Table 1: Amino Acid three and one letter symbols

[0039] Variants or sequences having substantial identity or homology with the polypeptides described herein can be utilized in the practice of the disclosed recombinant cells, compositions, and methods. Such sequences can be referred to as variants or modified sequences. That is, a polypeptide sequence can be modified yet still retain the ability to exhibit the desired activity. Generally, the variant or modified sequence may include greater than about 45%, 45%, 50%, 55%, 60%, 65%, 70%, 75%, 80%, 85%, 90%, or 95% sequence identity with the wild-type, naturally occurring polypeptide sequence, or with a variant polypeptide as described herein.

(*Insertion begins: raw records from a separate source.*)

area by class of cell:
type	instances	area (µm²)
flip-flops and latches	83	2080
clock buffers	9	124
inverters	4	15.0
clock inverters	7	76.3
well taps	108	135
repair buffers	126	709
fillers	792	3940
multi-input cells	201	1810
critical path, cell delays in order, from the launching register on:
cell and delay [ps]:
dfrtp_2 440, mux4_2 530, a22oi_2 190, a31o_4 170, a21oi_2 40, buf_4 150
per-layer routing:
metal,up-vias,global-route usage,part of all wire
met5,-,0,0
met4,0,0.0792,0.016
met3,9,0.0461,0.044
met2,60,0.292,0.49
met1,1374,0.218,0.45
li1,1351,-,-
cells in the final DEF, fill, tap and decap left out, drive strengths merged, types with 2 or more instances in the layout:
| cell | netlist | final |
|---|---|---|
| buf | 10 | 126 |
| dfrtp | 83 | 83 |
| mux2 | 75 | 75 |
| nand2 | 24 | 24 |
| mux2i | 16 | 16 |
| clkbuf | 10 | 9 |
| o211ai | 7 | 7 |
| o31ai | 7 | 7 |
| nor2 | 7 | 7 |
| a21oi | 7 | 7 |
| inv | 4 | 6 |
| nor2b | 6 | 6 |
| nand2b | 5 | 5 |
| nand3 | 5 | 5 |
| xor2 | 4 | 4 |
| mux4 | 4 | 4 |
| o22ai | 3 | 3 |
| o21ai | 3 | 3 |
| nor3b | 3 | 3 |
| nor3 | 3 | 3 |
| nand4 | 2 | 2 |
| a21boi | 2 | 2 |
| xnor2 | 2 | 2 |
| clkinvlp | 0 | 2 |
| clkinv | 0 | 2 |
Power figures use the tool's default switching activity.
<file path="src/rtl/snap_arb_pkg.sv">
// Package: shared types for the snapshot arbiter.
// Assumes: nothing beyond IEEE 1800-2017 packages.
package snap_arb_pkg;

    // Grant-order policy inside one batch
    typedef enum logic {
        ORDER_ROTATE   = 1'b0,
        ORDER_PRIORITY = 1'b1
    } order_e;

endpackage

</file>
<file path="src/rtl/snap_rr_pick.sv">
// Module: snap_rr_pick
// Finds the first set bit of `pend` when searching upward from `start`,
// wrapping past N-1 to 0. Purely combinational.
// Assumes: start < N.
module snap_rr_pick #(
    parameter int N  = 4,
    parameter int IW = 2
) (
    input  logic [N-1:0]  pend,
    input  logic [IW-1:0] start,
    output logic          found,
    output logic [IW-1:0] idx
);

    // Rotating search over all offsets; first hit wins
    always_comb begin
        found = 1'b0;
        idx   = '0;
        for (int k = 0; k < N; k++) begin
            int c;
            c = int'(start) + k;
            if (c >= N) c = c - N;
            if (!found && pend[c]) begin
                found = 1'b1;
                idx   = IW'(c);
            end
        end
    end

endmodule

</file>
<file path="src/rtl/snap_prio_pick.sv">
// Module: snap_prio_pick
// Fixed-priority selector: the lowest set index of `pend` wins.
// Assumes: nothing; purely combinational.
module snap_prio_pick #(
    parameter int N  = 4,
    parameter int IW = 2
) (
    input  logic [N-1:0]  pend,
    output logic          found,
    output logic [IW-1:0] idx
);

    // Downward scan so that the lowest index is written last
    always_comb begin
        found = 1'b0;
        idx   = '0;
        for (int k = N - 1; k >= 0; k--) begin
            if (pend[k]) begin
                found = 1'b1;
                idx   = IW'(k);
            end
        end
    end

endmodule

</file>
<file path="src/rtl/snap_streak.sv">
// Module: snap_streak
// Counts consecutive completed grants to the same requester and reports
// whether the next completion reaches the programmed limit.
// Assumes: `step` pulses once per completed grant; `stay` says whether that
// requester keeps its batch bit.
module snap_streak #(
    parameter int CW = 3
) (
    input  logic          clk,
    input  logic          rst_n,
    input  logic          step,
    input  logic          stay,
    input  logic [CW-1:0] limit,
    output logic          exhausted
);

    logic [CW-1:0] streak_q;

    // Limit reached once this completion is counted
    assign exhausted = ({1'b0, streak_q} + (CW+1)'(1)) >= {1'b0, limit};

    // Advance on a kept requester, restart otherwise
    always_ff @(posedge clk) begin
        if (!rst_n)      streak_q <= '0;
        else if (step)   streak_q <= stay ? streak_q + CW'(1) : '0;
    end

endmodule

</file>
<file path="src/rtl/snap_arbiter.sv">
// Module: snap_arbiter (top)
// Batch-based arbiter for one shared resource. Captures the pending
// request vector when idle, serves its members one at a time when the
// resource is ready, and recaptures only after the batch drains.
// Assumes: done_i is only meaningful while a grant is active; N_REQ >= 2.
module snap_arbiter
    import snap_arb_pkg::*;
#(
    parameter int N_REQ = 4,
    parameter int CNT_W = 3
) (
    input  logic             clk,
    input  logic             rst_n,
    input  logic [N_REQ-1:0] req_i,
    input  logic             res_ready_i,
    input  logic             done_i,
    input  logic [CNT_W-1:0] weight_i,
    output logic [N_REQ-1:0] grant_o
);

    localparam int IW = (N_REQ > 1) ? $clog2(N_REQ) : 1;
    localparam logic [IW-1:0] LAST_IDX = IW'(N_REQ - 1);

    logic [N_REQ-1:0] batch_q;
    logic [N_REQ-1:0] grant_q;
    logic [IW-1:0]    ptr_q;
    logic [IW-1:0]    owner_q;

    order_e        order;
    logic          rr_found, pr_found, pick_found;
    logic [IW-1:0] rr_idx, pr_idx, pick_idx;
    logic          busy, finish, keep, exhausted;

    // Policy follows the count: zero means rotating order
    assign order = (weight_i == '0) ? ORDER_ROTATE : ORDER_PRIORITY;
    assign busy   = |grant_q;
    assign finish = busy && done_i;

    snap_rr_pick #(.N(N_REQ), .IW(IW)) u_rr (
        .pend  (batch_q),
        .start (ptr_q),
        .found (rr_found),
        .idx   (rr_idx)
    );

    snap_prio_pick #(.N(N_REQ), .IW(IW)) u_pr (
        .pend  (batch_q),
        .found (pr_found),
        .idx   (pr_idx)
    );

    // Select the winner of the active policy
    always_comb begin
        if (order == ORDER_ROTATE) begin
            pick_found = rr_found;
            pick_idx   = rr_idx;
        end else begin
            pick_found = pr_found;
            pick_idx   = pr_idx;
        end
    end

    // Requester keeps its batch bit only in priority order, below the limit
    assign keep = (order == ORDER_PRIORITY) && req_i[owner_q] && !exhausted;

    snap_streak #(.CW(CNT_W)) u_streak (
        .clk       (clk),
        .rst_n     (rst_n),
        .step      (finish),
        .stay      (keep),
        .limit     (weight_i),
        .exhausted (exhausted)
    );

    // Batch capture, grant issue and release
    always_ff @(posedge clk) begin
        if (!rst_n) begin
            batch_q <= '0;
            grant_q <= '0;
            owner_q <= '0;
        end else if (finish) begin
            grant_q <= '0;
            if (!keep) batch_q[owner_q] <= 1'b0;
        end else if (!busy) begin
            if (batch_q == '0) begin
                if (req_i != '0) batch_q <= req_i;
            end else if (res_ready_i && pick_found) begin
                grant_q          <= '0;
                grant_q[pick_idx] <= 1'b1;
                owner_q          <= pick_idx;
            end
        end
    end

    // Rotating pointer moves past each completed owner
    always_ff @(posedge clk) begin
        if (!rst_n)      ptr_q <= '0;
        else if (finish) ptr_q <= (owner_q == LAST_IDX) ? '0 : owner_q + IW'(1);
    end

    assign grant_o = grant_q;

    // ---------------- assertions ----------------
    p_reset_clear_r1: assert property (@(posedge clk)
        !rst_n |=> (grant_o == '0 && batch_q == '0 && ptr_q == '0));

    p_capture_r2: assert property (@(posedge clk) disable iff (!rst_n)
        (!busy && batch_q == '0 && req_i != '0) |=> batch_q == $past(req_i));

    p_no_late_add_r2: assert property (@(posedge clk) disable iff (!rst_n)
        (batch_q != '0) |=> (batch_q & ~$past(batch_q)) == '0);

    p_grant_onehot_r3: assert property (@(posedge clk) disable iff (!rst_n)
        $onehot0(grant_o));

    p_grant_hold_r3: assert property (@(posedge clk) disable iff (!rst_n)
        (grant_o != '0 && !done_i) |=> $stable(grant_o));

    p_grant_in_batch_r2: assert property (@(posedge clk) disable iff (!rst_n)
        (grant_o & ~batch_q) == '0);

    p_ready_gate_r4: assert property (@(posedge clk) disable iff (!rst_n)
        (grant_o == '0 && !res_ready_i) |=> grant_o == '0);

    p_rotate_clear_r7: assert property (@(posedge clk) disable iff (!rst_n)
        (finish && weight_i == '0) |=> (batch_q & $past(grant_o)) == '0);

endmodule

</file>
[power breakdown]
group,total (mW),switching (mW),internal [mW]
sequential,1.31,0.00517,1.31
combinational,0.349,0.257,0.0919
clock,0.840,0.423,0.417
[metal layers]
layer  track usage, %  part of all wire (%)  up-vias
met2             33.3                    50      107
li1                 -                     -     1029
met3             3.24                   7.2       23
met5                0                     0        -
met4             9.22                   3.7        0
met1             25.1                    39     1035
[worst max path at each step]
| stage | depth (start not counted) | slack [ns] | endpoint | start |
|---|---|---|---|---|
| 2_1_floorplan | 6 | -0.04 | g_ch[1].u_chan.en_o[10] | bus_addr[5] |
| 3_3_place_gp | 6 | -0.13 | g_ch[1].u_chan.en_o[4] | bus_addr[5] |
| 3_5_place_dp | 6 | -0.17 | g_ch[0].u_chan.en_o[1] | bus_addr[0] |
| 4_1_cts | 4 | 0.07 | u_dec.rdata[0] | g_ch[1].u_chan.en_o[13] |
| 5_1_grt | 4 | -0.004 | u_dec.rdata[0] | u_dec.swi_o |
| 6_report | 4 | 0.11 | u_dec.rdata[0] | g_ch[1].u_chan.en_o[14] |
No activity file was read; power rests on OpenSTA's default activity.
`config.mk`:
```
export PLATFORM = sky130hd
export DESIGN_NAME = lut_dpram
export DESIGN_NICKNAME = d
export VERILOG_FILES = /design/src/rtl/lut_dpram_pkg.sv /design/src/rtl/lut_bank.sv /design/src/rtl/lut_rd_stage.sv /design/src/rtl/lut_dpram.sv
export SDC_FILE = /design/constraint.sdc
export NUM_CORES = 1
export LEC_CHECK = 0
export BUFFER_PORTS_ARGS = -buffer_cell sky130_fd_sc_hd__buf_2
export CORE_MARGIN = 2
export CORE_UTILIZATION = 45
export DETAILED_ROUTE_END_ITERATION = 6
export GPL_TIMING_DRIVEN = 0
export PLACE_DENSITY = 0.72
export SYNTH_ARGS = -nofsm -noshare
export SYNTH_HDL_FRONTEND = slang
export SYNTH_SLANG_ARGS = --single-unit
```
`constraint.sdc`:
```
create_clock -name clk_i -period 1.48 [get_ports clk_i]
set_input_delay 0.074 -clock clk_i [delete_from_list [all_inputs] [get_ports clk_i]]
set_output_delay 0.074 -clock clk_i [all_outputs]
set_load 0.005 [all_outputs]
```
`src/rtl/lut_dpram_pkg.sv`:
```
package lut_dpram_pkg;
  localparam int unsigned BANK_AW    = 4;
  localparam int unsigned BANK_DEPTH = 1 << BANK_AW;
endpackage

```
`src/rtl/lut_bank.sv`:
```
module lut_bank
  import lut_dpram_pkg::*;
#(
  parameter int unsigned DATA_W       = 4,
  parameter bit          CLEAR_ON_RST = 1'b1
) (
  input  logic               clk_i,
  input  logic               rst_ni,
  input  logic               we_i,
  input  logic [BANK_AW-1:0] waddr_i,
  input  logic [DATA_W-1:0]  wdata_i,
  input  logic [BANK_AW-1:0] raddr_i,
  output logic [DATA_W-1:0]  wrd_o,
  output logic [DATA_W-1:0]  rrd_o
);
  logic [DATA_W-1:0] mem_q [BANK_DEPTH];

  if (CLEAR_ON_RST) begin : g_clr
    always_ff @(posedge clk_i or negedge rst_ni) begin
      if (!rst_ni) begin
        for (int i = 0; i < BANK_DEPTH; i++) mem_q[i] <= '0;
      end else if (we_i) begin
        mem_q[waddr_i] <= wdata_i;
      end
    end
  end else begin : g_noclr
    always_ff @(posedge clk_i) begin
      if (we_i) mem_q[waddr_i] <= wdata_i;
    end
  end

  // asynchronous reads
  assign wrd_o = mem_q[waddr_i];
  assign rrd_o = mem_q[raddr_i];

  // an enabled edge stores the presented word
  a_r1_write: assert property (@(posedge clk_i) disable iff (!rst_ni)
    we_i |=> mem_q[$past(waddr_i)] == $past(wdata_i));

  // no enable, same address -> read word unchanged
  a_r2_hold: assert property (@(posedge clk_i) disable iff (!rst_ni)
    !we_i ##1 (waddr_i == $past(waddr_i)) |-> wrd_o == $past(wrd_o));
endmodule

```
`src/rtl/lut_rd_stage.sv`:
```
module lut_rd_stage #(
  parameter int unsigned DATA_W       = 4,
  parameter bit          OUT_REG      = 1'b0,
  parameter bit          CLEAR_ON_RST = 1'b1
) (
  input  logic              clk_i,
  input  logic              rst_ni,
  input  logic [DATA_W-1:0] d_i,
  output logic [DATA_W-1:0] q_o
);
  if (OUT_REG) begin : g_reg
    logic [DATA_W-1:0] q_q;
    if (CLEAR_ON_RST) begin : g_clr
      always_ff @(posedge clk_i or negedge rst_ni) begin
        if (!rst_ni) q_q <= '0;
        else         q_q <= d_i;
      end
    end else begin : g_noclr
      always_ff @(posedge clk_i) q_q <= d_i;
    end
    assign q_o = q_q;
  end else begin : g_comb
    assign q_o = d_i;
  end
endmodule

```
`src/rtl/lut_dpram.sv`:
```
module lut_dpram
  import lut_dpram_pkg::*;
#(
  parameter int unsigned DATA_W       = 4,
  parameter bit          STACK2       = 1'b0,
  parameter bit          OUT_REG      = 1'b0,
  parameter bit          CLEAR_ON_RST = 1'b1,
  localparam int unsigned ADDR_W      = STACK2 ? BANK_AW + 1 : BANK_AW
) (
  input  logic              clk_i,
  input  logic              rst_ni,
  input  logic              we_i,
  input  logic [ADDR_W-1:0] waddr_i,
  input  logic [DATA_W-1:0] wdata_i,
  input  logic [ADDR_W-1:0] raddr_i,
  output logic [DATA_W-1:0] wport_rdata_o,
  output logic [DATA_W-1:0] rport_rdata_o
);
  logic [DATA_W-1:0] wrd_mux, rrd_mux;

  if (STACK2) begin : g_stack
    logic [1:0]        bank_we;
    logic [DATA_W-1:0] wrd_b [2];
    logic [DATA_W-1:0] rrd_b [2];

    for (genvar b = 0; b < 2; b++) begin : g_bank
      assign bank_we[b] = we_i && (waddr_i[ADDR_W-1] == 1'(b));
      lut_bank #(.DATA_W(DATA_W), .CLEAR_ON_RST(CLEAR_ON_RST)) u_bank (
        .clk_i   (clk_i),
        .rst_ni  (rst_ni),
        .we_i    (bank_we[b]),
        .waddr_i (waddr_i[BANK_AW-1:0]),
        .wdata_i (wdata_i),
        .raddr_i (raddr_i[BANK_AW-1:0]),
        .wrd_o   (wrd_b[b]),
        .rrd_o   (rrd_b[b])
      );
    end

    assign wrd_mux = wrd_b[waddr_i[ADDR_W-1]];
    assign rrd_mux = rrd_b[raddr_i[ADDR_W-1]];

    // at most one bank takes a write
    a_r7_bank_sel: assert property (@(posedge clk_i) disable iff (!rst_ni)
      $onehot0(bank_we) && (we_i -> (bank_we != 2'b00)));
  end else begin : g_single
    lut_bank #(.DATA_W(DATA_W), .CLEAR_ON_RST(CLEAR_ON_RST)) u_bank (
      .clk_i   (clk_i),
      .rst_ni  (rst_ni),
      .we_i    (we_i),
      .waddr_i (waddr_i),
      .wdata_i (wdata_i),
      .raddr_i (raddr_i),
      .wrd_o   (wrd_mux),
      .rrd_o   (rrd_mux)
    );
  end

  lut_rd_stage #(.DATA_W(DATA_W), .OUT_REG(OUT_REG), .CLEAR_ON_RST(CLEAR_ON_RST)) u_wstage (
    .clk_i (clk_i), .rst_ni (rst_ni), .d_i (wrd_mux), .q_o (wport_rdata_o)
  );
  lut_rd_stage #(.DATA_W(DATA_W), .OUT_REG(OUT_REG), .CLEAR_ON_RST(CLEAR_ON_RST)) u_rstage (
    .clk_i (clk_i), .rst_ni (rst_ni), .d_i (rrd_mux), .q_o (rport_rdata_o)
  );

  if (OUT_REG) begin : g_chk_reg
    // written word reaches the output one edge after the write
    a_r6_latency: assert property (@(posedge clk_i) disable iff (!rst_ni)
      we_i ##1 (waddr_i == $past(waddr_i)) ##1 (waddr_i == $past(waddr_i))
        |-> wport_rdata_o == $past(wdata_i, 2));
  end else begin : g_chk_comb
    // written word visible right after the edge
    a_r5_fwd: assert property (@(posedge clk_i) disable iff (!rst_ni)
      we_i ##1 (waddr_i == $past(waddr_i)) |-> wport_rdata_o == $past(wdata_i));
  end
endmodule

```
==> summary.md <==
| Metric | Value |
|---|---|
| Status | complete, but fails checks |
| Failing checks | setup timing |
| Clock transition at path regs | about 0.060 ns |
| Multiplexer share of the synthesized area | 41.3% |
| DP HPWL | 5900 um |
| CP Cell Sequence | mux4_2, a22oi_2, nand3_1, buf_2 |
| Synth top area share | 45.9% |
| Core Region | between 7000 and 8000 um2 |
| Clock Tree Buf Depth | 2 |
| CP startpoint kind | flip-flop |
| WL final | 8100 um |
| First-pass GRT wire length | 13,000 um |
| PortBufs | 19 |
| Final-report hold violation count | 0 |
| Worst Skew | 0 ns |
| Synth area leaders | dfrtp_1 (46%), mux2_2 (21%), mux4_2 (21%), nand3_1 (2.6%), nor3_2 (1.7%) |
| DR WL/cell | 21.4 um |
| GRT Total Usage | about a fifth |
| Routed vias/inst | 5.86 |
| Post-synthesis adder-cell area fraction | 0% |
| H-tree depth | 3 |
| Initial antenna violation count | 0 |
| Async SR Flop Fraction | 100% |
| Final setup fails | 8 |
| Crit end category | output pin |
| Compound-Gate Fraction of Synth Area | ~1.7% |
| GR Overflow Total | 0 |
| Leak Pwr | 1.63 nW |
| CTS buffer count | 9 |
| Worst min-delay path class | in2reg |
| PD cells | ~1300 nW/um2 |
| Syn Inst Count | 239 |
| Largest net degree at the start of global routing | 65 |
| Post-synthesis register bit count | 64 |
| Tcrit/Tclk final | 122% |
| Combinational family with the most area after synthesis | multiplexers |
| Post-synth top flop | dfrtp_1 |
| CTS root buffer | clkbuf_8 |
| Die Area | 8480 um2 |
| Rel. slew slack | roughly 46% |
| Number of detailed-route iterations in the first pass | 4 |
| Placer Congestion | 0.911 |
| Synthesized cell area | 3490 um2 |
| Area leader, netlist | dfrtp_1 |
| Clk network pwr share | 28.8% |
| Xor/xnor share of the synthesized area | 0% |
| Mapped Avg Cell Area | 14.6 um2 |
| CP arrival | 1.73 ns |
| Clock sink total | 64 |
| Top reg by flops | g_single.u_bank.mem_q |
| MaxCap Viol Count | 0 |
| Comb power frac | 24.8% |
| Clk_lat worst skew | 0.34 ns |
| Reg power frac | between 40 and 50% |
| Largest register FFs | 64 |
| CP Max Fanout | 3 |
| CP max stage delay | between 0.5 and 0.6 ns |
| DR iter-0 viols | between 150 and 200 |
| Initial Util | 45.9% |
| Slew @ Worst Pin | around 0.8 ns |
| Post-synth top cells | dfrtp_1 (64), mux2_2 (64), mux4_2 (32), nand3_1 (18), nand2_1 (12) |
| Synthesized Nets | 254 |
| Number of diodes | 0 |
| Post-layout minimum cycle time | around 1.8 ns |
| Regs by FF count | g_single.u_bank.mem_q (64) |
| Synth Area in Simple Gates | 8.89% |
| Worst EP required | 1.41 ns |
| Die Y | 92.1 um |
| Fmax | 553 MHz |
| Die width | 92.1 um |
| FILL cells | 660 |
| TNS Setup | -2.25 ns |
| Layout Cells excl Fill | 378 |
| Setup Crit Path Kind | reg2out |
| Area Overhead vs Synth | 14.1% |
| RSZ-0062 raised after global routing | yes |
| CTS tree | done |
| Drt drc | 0 |
| Site Rows | 32 |
| Internal power | 3.83 mW |
| Net Sw Power | 1.46 mW |
| Number of flops mapped to enable cells by yosys | 0 |
| Layout cell share with drive strength beyond 1 | 56.9% |
| Count of different cell masters after synthesis | 17 |
| Share of the yosys chip area belonging to registers | 45.9% |
| Io pins | 23 |
| Synth warnings | 0 |
| Peak supply drop | 0.000735 V |
| Routed via count | between 2,000 and 2,500 |
| # nets final | 286 |
| Switching Share | 27.7% |
| Placed cells | 360 |
| Slowest-stage cell, CP | mux4_2 |
| Vias in the first global route | 2,376 |
| Max-slew violation count | 0 |
| Final ANT Viol Nets | 0 |
| Crit path setup slack, layout | -0.327 ns |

[0040] As used herein, the phrases “% sequence identity,” “% identity,” and “percent identity,” are used interchangeably and refer to the percentage of residue matches between at least two amino acid sequences or at least two nucleic acid sequences aligned using a standardized algorithm. Methods of amino acid and nucleic acid sequence alignment are well-known. Sequence alignment and generation of sequence identity include global alignments and local alignments which are carried out using computational approaches. An alignment can be performed using BLAST (National Center for Biological Information (NCBI) Basic Local Alignment Search Tool) version 2.2.31 software with default parameters. Amino acid % sequence identity between amino acid sequences can be determined using standard protein BLAST with the following default parameters: Max target sequences: 100; Short queries: Automatically adjust parameters for short input sequences; Expect threshold: 10; Word size: 6; Max matches in a query range: 0; Matrix: BLOSUM62; Gap Costs: (Existence: 11, Extension: 1); Compositional adjustments: Conditional compositional score matrix adjustment; Filter: none selected; Mask: none selected. Nucleic acid % sequence identity between nucleic acid sequences can be determined using standard nucleotide BLAST with the following default parameters: Max target sequences: 100; Short queries: Automatically adjust parameters for short input sequences; Expect threshold: 10; Word size: 28; Max matches in a query range: 0; Match/Mismatch Scores: 1, -2; Gap costs: Linear; Filter: Low complexity regions; Mask: Mask for lookup table only. A sequence having an identity score of XX% (for example, 80%) with regard to a reference sequence using the NCBI BLAST version 2.2.31 algorithm with default parameters is considered to be at least XX % identical or, equivalently, have XX % sequence identity to the reference sequence.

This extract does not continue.